Son mal de crâne s’aggravant, elle piocha dans son blouson un tube d’aspirine et plongea deux comprimés dans un gobelet rempli d’eau. Elle extirpa par la même occasion le contenu de ses poches. Papiers de chewing-gum, tickets de courses, son petit carnet aux feuilles cornées, le reste d’une plaque de chocolat ainsi qu’un minimiroir.
Elle se réveilla définitivement face au reflet renvoyé par le film d’argent. Ses yeux n’étaient plus que deux bouffissures, ses traits tiraillés tendaient la peau à faire saillir ses pommettes. Après un coup d’œil discret en direction des gardiens de la paix, elle palpa ses seins. L’interruption de l’allaitement avait suffi à les faire fondre comme beurre au soleil, reléguant sa poitrine dans un modeste 85 B, contrairement à son cul qui, lui, ne s’était pas privé. Les indispensables kilos du haut glissaient amèrement vers les disgrâces du bas.
D’un violent revers de main, elle propulsa le miroir jusqu’au bout du comptoir.
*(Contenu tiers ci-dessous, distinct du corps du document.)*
==> src/rtl/sel_bus_sched_if.sv <==
// Request/response and decode-cone signals of the select-bus scheduler.
// slave is the scheduler side, master the requester/datapath side.
interface sel_bus_sched_if #(
    parameter int NREQ   = 4,
    parameter int CODE_W = 8
) ();

    logic [NREQ-1:0]        req_valid;
    logic [NREQ*CODE_W-1:0] req_code;
    logic [NREQ-1:0]        req_ready;
    logic [NREQ-1:0]        rsp_valid;
    logic                   rsp_data;
    logic [CODE_W-1:0]      sel_code;
    logic                   sel_en;
    logic                   bus_data;
    logic                   busy;

    modport slave (
        input  req_valid, req_code, bus_data,
        output req_ready, rsp_valid, rsp_data,
        output sel_code, sel_en, busy
    );

    modport master (
        output req_valid, req_code, bus_data,
        input  req_ready, rsp_valid, rsp_data,
        input  sel_code, sel_en, busy
    );

endinterface

==> src/rtl/rr_arbiter.sv <==
// Combinational round-robin arbiter: first set request at or after ptr.
// Returns the winner one-hot and as an index; all zero when nothing requests.
module rr_arbiter #(
    parameter int NREQ = 4,
    parameter int PW   = $clog2(NREQ)
) (
    input  logic [NREQ-1:0] req,
    input  logic [PW-1:0]   ptr,
    output logic [NREQ-1:0] gnt,
    output logic [PW-1:0]   gnt_idx
);

    always_comb begin
        int  i;
        logic found;
        gnt     = '0;
        gnt_idx = '0;
        found   = 1'b0;
        for (int k = 0; k < NREQ; k++) begin
            i = int'(ptr) + k;
            if (i >= NREQ) i = i - NREQ;
            if (!found && req[i]) begin
                found   = 1'b1;
                gnt[i]  = 1'b1;
                gnt_idx = PW'(i);
            end
        end
    end

endmodule

==> src/rtl/sel_bus_sched.sv <==
// Round-robin scheduler for the shared decoded-select observation bus.
// Drives one code, waits LAT cycles, strobes capture and returns the bit.
module sel_bus_sched
    import sel_bus_pkg::*;
#(
    parameter int                NREQ      = 4,
    parameter int                CODE_W    = DEF_CODE_W,
    parameter int                LAT       = 2,
    parameter logic [CODE_W-1:0] PARK_CODE = CODE_W'(DEF_PARK_CODE)
) (
    input  logic           CK,
    input  logic           RST,
    sel_bus_sched_if.slave bus
);

    localparam int PW = $clog2(NREQ);
    localparam int CW = (LAT > 1) ? $clog2(LAT) : 1;

    state_e            state_q, state_d;
    logic [PW-1:0]     ptr_q, ptr_d;
    logic [PW-1:0]     gnt_q, gnt_d;
    logic [CW-1:0]     cnt_q, cnt_d;
    logic [CODE_W-1:0] sel_code_q, sel_code_d;
    logic              data_q, data_d;
    logic [NREQ-1:0]   arb_gnt;
    logic [PW-1:0]     arb_idx;
    logic [CODE_W-1:0] win_code;

    rr_arbiter #(.NREQ(NREQ), .PW(PW)) u_arb (
        .req     (bus.req_valid),
        .ptr     (ptr_q),
        .gnt     (arb_gnt),
        .gnt_idx (arb_idx)
    );

    assign win_code     = bus.req_code[int'(arb_idx)*CODE_W +: CODE_W];
    assign bus.sel_code = sel_code_q;

    always_ff @(posedge CK or posedge RST) begin
        if (RST) begin
            state_q    <= IDLE;
            ptr_q      <= '0;
            gnt_q      <= '0;
            cnt_q      <= '0;
            sel_code_q <= PARK_CODE;
            data_q     <= 1'b0;
        end else begin
            state_q    <= state_d;
            ptr_q      <= ptr_d;
            gnt_q      <= gnt_d;
            cnt_q      <= cnt_d;
            sel_code_q <= sel_code_d;
            data_q     <= data_d;
        end
    end

    always_comb begin
        state_d    = state_q;
        ptr_d      = ptr_q;
        gnt_d      = gnt_q;
        cnt_d      = cnt_q;
        sel_code_d = sel_code_q;
        data_d     = data_q;
        case (state_q)
            IDLE: begin
                if (|bus.req_valid) begin
                    state_d    = WAIT;
                    gnt_d      = arb_idx;
                    cnt_d      = CW'(LAT - 1);
                    sel_code_d = win_code;
                end
            end
            WAIT: begin
                if (cnt_q == '0) state_d = SAMPLE;
                else             cnt_d   = cnt_q - CW'(1);
            end
            SAMPLE: begin
                data_d  = bus.bus_data;
                state_d = RESP;
            end
            RESP: begin
                state_d    = IDLE;
                sel_code_d = PARK_CODE;
                // next search starts just past the requester served last
                ptr_d = (gnt_q == PW'(NREQ - 1)) ? '0 : gnt_q + PW'(1);
            end
            default: state_d = IDLE;
        endcase
    end

    always_comb begin
        bus.req_ready = '0;
        bus.rsp_valid = '0;
        bus.rsp_data  = 1'b0;
        bus.sel_en    = 1'b0;
        bus.busy      = (state_q != IDLE);
        case (state_q)
            IDLE:   bus.req_ready = arb_gnt;
            SAMPLE: bus.sel_en    = 1'b1;
            RESP: begin
                bus.rsp_valid[gnt_q] = 1'b1;
                bus.rsp_data         = data_q;
            end
            default: ;
        endcase
    end

endmodule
Avec une tête pareille et un corps démoli par l’accouchement, elle ne risquait ni de plaire à un homme ni de combler cet appétit sexuel qui s’épaississait dans ses veines.
Tu vis cloîtrée, tu ne croises même plus la lumière du jour avec les filles, comment espères-tu rencontrer le bonheur ? Si ça continue, une cornette de bonne sœur va te pousser par-dessus la tête !
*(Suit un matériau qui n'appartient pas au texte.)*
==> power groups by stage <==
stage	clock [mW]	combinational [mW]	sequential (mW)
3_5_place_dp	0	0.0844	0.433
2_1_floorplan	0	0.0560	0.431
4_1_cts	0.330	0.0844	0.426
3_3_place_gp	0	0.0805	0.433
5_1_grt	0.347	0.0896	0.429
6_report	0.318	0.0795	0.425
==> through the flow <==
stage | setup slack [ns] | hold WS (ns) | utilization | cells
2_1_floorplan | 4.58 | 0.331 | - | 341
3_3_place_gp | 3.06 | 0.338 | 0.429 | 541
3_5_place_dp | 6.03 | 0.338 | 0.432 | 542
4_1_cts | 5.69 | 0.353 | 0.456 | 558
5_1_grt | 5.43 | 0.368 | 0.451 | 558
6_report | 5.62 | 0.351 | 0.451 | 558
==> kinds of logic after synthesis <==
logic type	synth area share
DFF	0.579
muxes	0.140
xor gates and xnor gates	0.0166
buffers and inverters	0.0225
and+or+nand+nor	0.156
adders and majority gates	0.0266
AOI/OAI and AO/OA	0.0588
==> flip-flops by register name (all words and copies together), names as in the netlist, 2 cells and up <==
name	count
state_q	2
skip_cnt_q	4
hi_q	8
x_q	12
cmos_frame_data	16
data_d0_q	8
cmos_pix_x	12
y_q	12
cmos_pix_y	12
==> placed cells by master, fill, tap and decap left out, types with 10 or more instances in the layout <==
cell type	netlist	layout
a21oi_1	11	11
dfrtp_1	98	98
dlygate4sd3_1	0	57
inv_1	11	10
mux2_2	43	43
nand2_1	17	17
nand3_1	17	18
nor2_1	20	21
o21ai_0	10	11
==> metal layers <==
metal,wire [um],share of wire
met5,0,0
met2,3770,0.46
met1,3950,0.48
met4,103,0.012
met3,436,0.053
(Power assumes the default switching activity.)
==> src/rtl/move_executor.sv <==
// Debounces the network's raw move decision and applies accepted moves to a
// lane position on each game tick, with wall detection and a step counter.
module move_executor #(
    parameter int STABLE_CYCLES = 4,
    parameter int POS_MAX       = 7,
    parameter int POS_INIT      = 3
) (
    input  logic        clk,
    input  logic        rst,
    input  logic [1:0]  move,
    input  logic        tick,
    output logic [3:0]  pos,
    output logic [1:0]  stable_move,
    output logic        step_valid,
    output logic        bump,
    output logic        running,
    output logic [15:0] step_count
);

    typedef enum logic {SETTLE, RUN} state_t;

    localparam logic [3:0] STABLE_L   = 4'(STABLE_CYCLES);
    localparam logic [3:0] POS_MAX_L  = 4'(POS_MAX);
    localparam logic [3:0] POS_INIT_L = 4'(POS_INIT);

    state_t      state, state_nxt;
    logic [1:0]  cand;
    logic [3:0]  cnt;
    logic        accept;
    logic        apply;
    logic        blocked;
    logic [3:0]  pos_nxt;

    // Returns {blocked, next position}; a wall-blocked step keeps the position.
    function automatic logic [4:0] step_pos(input logic [1:0] dir, input logic [3:0] p);
        logic [4:0] r;
        r = {1'b0, p};
        case (dir)
            2'd0: r = (p == 4'd0)      ? {1'b1, p} : {1'b0, p - 4'd1};
            2'd2: r = (p == POS_MAX_L) ? {1'b1, p} : {1'b0, p + 4'd1};
            default: r = {1'b0, p};
        endcase
        return r;
    endfunction

    always_comb begin
        state_nxt = state;
        accept    = (cnt == STABLE_L) && (cand != 2'd3);
        apply     = (state == RUN) && tick;
        running   = (state == RUN);
        {blocked, pos_nxt} = step_pos(stable_move, pos);
        if (state == SETTLE && accept) begin
            state_nxt = RUN;
        end
    end

    always_ff @(posedge clk) begin
        if (rst) begin
            state       <= SETTLE;
            cand        <= 2'd1;
            cnt         <= 4'd0;
            stable_move <= 2'd1;
            pos         <= POS_INIT_L;
            step_valid  <= 1'b0;
            bump        <= 1'b0;
            step_count  <= 16'd0;
        end else begin
            state <= state_nxt;
            cand  <= move;
            if (move != cand || cand == 2'd3) begin
                cnt <= 4'd1;
            end else if (cnt < STABLE_L) begin
                cnt <= cnt + 4'd1;
            end
            // The step below reads stable_move before this edge updates it.
            if (accept) begin
                stable_move <= cand;
            end
            step_valid <= apply;
            bump       <= apply && blocked;
            if (apply) begin
                pos        <= pos_nxt;
                step_count <= step_count + 16'd1;
            end
        end
    end

endmodule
Alors c’était ça, sa vie ? Galères le jour, tempête la nuit ?
Après que les bulles eurent digéré sa migraine, un bon café, ses idées noires, elle entreprit de feuilleter son carnet avec une lenteur exagérée, histoire de dilater le temps.
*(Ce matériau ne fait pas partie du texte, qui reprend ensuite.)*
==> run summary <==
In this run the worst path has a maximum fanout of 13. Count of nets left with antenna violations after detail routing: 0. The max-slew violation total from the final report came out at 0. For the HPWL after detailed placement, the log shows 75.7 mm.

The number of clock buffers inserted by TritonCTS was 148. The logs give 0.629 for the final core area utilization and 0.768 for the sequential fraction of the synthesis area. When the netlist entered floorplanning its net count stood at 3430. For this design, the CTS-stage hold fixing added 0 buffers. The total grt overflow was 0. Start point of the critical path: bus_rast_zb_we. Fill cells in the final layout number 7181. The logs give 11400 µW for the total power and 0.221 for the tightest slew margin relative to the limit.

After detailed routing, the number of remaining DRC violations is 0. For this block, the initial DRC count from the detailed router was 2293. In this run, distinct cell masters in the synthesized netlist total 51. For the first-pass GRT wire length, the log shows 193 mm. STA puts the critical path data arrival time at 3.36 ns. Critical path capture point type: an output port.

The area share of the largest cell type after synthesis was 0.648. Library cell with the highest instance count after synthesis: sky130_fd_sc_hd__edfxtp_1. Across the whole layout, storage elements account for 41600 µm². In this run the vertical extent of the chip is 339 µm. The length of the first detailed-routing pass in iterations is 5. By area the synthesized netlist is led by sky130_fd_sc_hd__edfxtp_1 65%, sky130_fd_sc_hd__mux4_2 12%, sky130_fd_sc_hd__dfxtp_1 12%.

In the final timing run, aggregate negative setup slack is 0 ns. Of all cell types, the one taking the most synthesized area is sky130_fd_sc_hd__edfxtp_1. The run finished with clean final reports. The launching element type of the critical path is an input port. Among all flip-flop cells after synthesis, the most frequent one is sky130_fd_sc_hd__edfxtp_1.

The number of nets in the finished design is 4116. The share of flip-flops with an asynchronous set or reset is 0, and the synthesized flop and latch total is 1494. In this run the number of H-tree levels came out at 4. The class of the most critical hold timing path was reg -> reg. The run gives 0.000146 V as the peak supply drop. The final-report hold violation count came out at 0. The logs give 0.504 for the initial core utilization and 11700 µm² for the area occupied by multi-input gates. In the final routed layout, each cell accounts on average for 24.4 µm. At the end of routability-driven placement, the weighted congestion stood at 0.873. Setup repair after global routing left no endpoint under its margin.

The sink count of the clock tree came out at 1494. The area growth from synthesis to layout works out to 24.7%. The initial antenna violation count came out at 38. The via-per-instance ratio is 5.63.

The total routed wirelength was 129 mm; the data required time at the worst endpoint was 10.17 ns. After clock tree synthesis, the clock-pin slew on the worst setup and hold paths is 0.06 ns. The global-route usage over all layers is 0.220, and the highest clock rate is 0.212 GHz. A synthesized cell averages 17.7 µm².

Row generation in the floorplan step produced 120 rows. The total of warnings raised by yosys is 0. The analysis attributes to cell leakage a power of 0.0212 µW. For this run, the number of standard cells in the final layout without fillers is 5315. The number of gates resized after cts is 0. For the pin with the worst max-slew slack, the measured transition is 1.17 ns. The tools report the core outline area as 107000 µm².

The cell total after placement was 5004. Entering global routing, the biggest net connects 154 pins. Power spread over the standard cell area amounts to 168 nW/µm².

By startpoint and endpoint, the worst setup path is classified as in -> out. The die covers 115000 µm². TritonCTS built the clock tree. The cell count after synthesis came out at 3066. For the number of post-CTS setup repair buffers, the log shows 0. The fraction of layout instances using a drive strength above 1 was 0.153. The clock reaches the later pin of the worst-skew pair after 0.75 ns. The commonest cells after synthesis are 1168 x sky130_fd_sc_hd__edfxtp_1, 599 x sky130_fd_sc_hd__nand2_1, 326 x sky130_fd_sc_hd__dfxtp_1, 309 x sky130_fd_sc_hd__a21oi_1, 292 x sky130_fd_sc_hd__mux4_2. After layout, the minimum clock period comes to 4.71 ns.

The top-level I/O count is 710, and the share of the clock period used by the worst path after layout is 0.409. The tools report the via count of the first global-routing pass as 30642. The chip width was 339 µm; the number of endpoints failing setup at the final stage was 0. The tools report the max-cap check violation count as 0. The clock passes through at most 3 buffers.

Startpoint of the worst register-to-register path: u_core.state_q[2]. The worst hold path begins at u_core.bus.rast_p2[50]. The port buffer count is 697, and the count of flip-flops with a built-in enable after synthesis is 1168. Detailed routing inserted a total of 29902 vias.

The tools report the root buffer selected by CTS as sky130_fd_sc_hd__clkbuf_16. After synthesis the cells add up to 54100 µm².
Derrière les parcelles de papier se cachait la mise à plat d’un chaos intérieur. Un nombre de litres de lait à acheter, des adresses de pédiatres, des marques de couches, la date d’un premier sourire ou celle de son dernier rendez-vous chez le gynéco. De tout, de rien. La lecture de ces annotations lui renvoya l’image de fragments éteints, un flux chaud de pensées qui lui firent prendre conscience à quel point le temps filait.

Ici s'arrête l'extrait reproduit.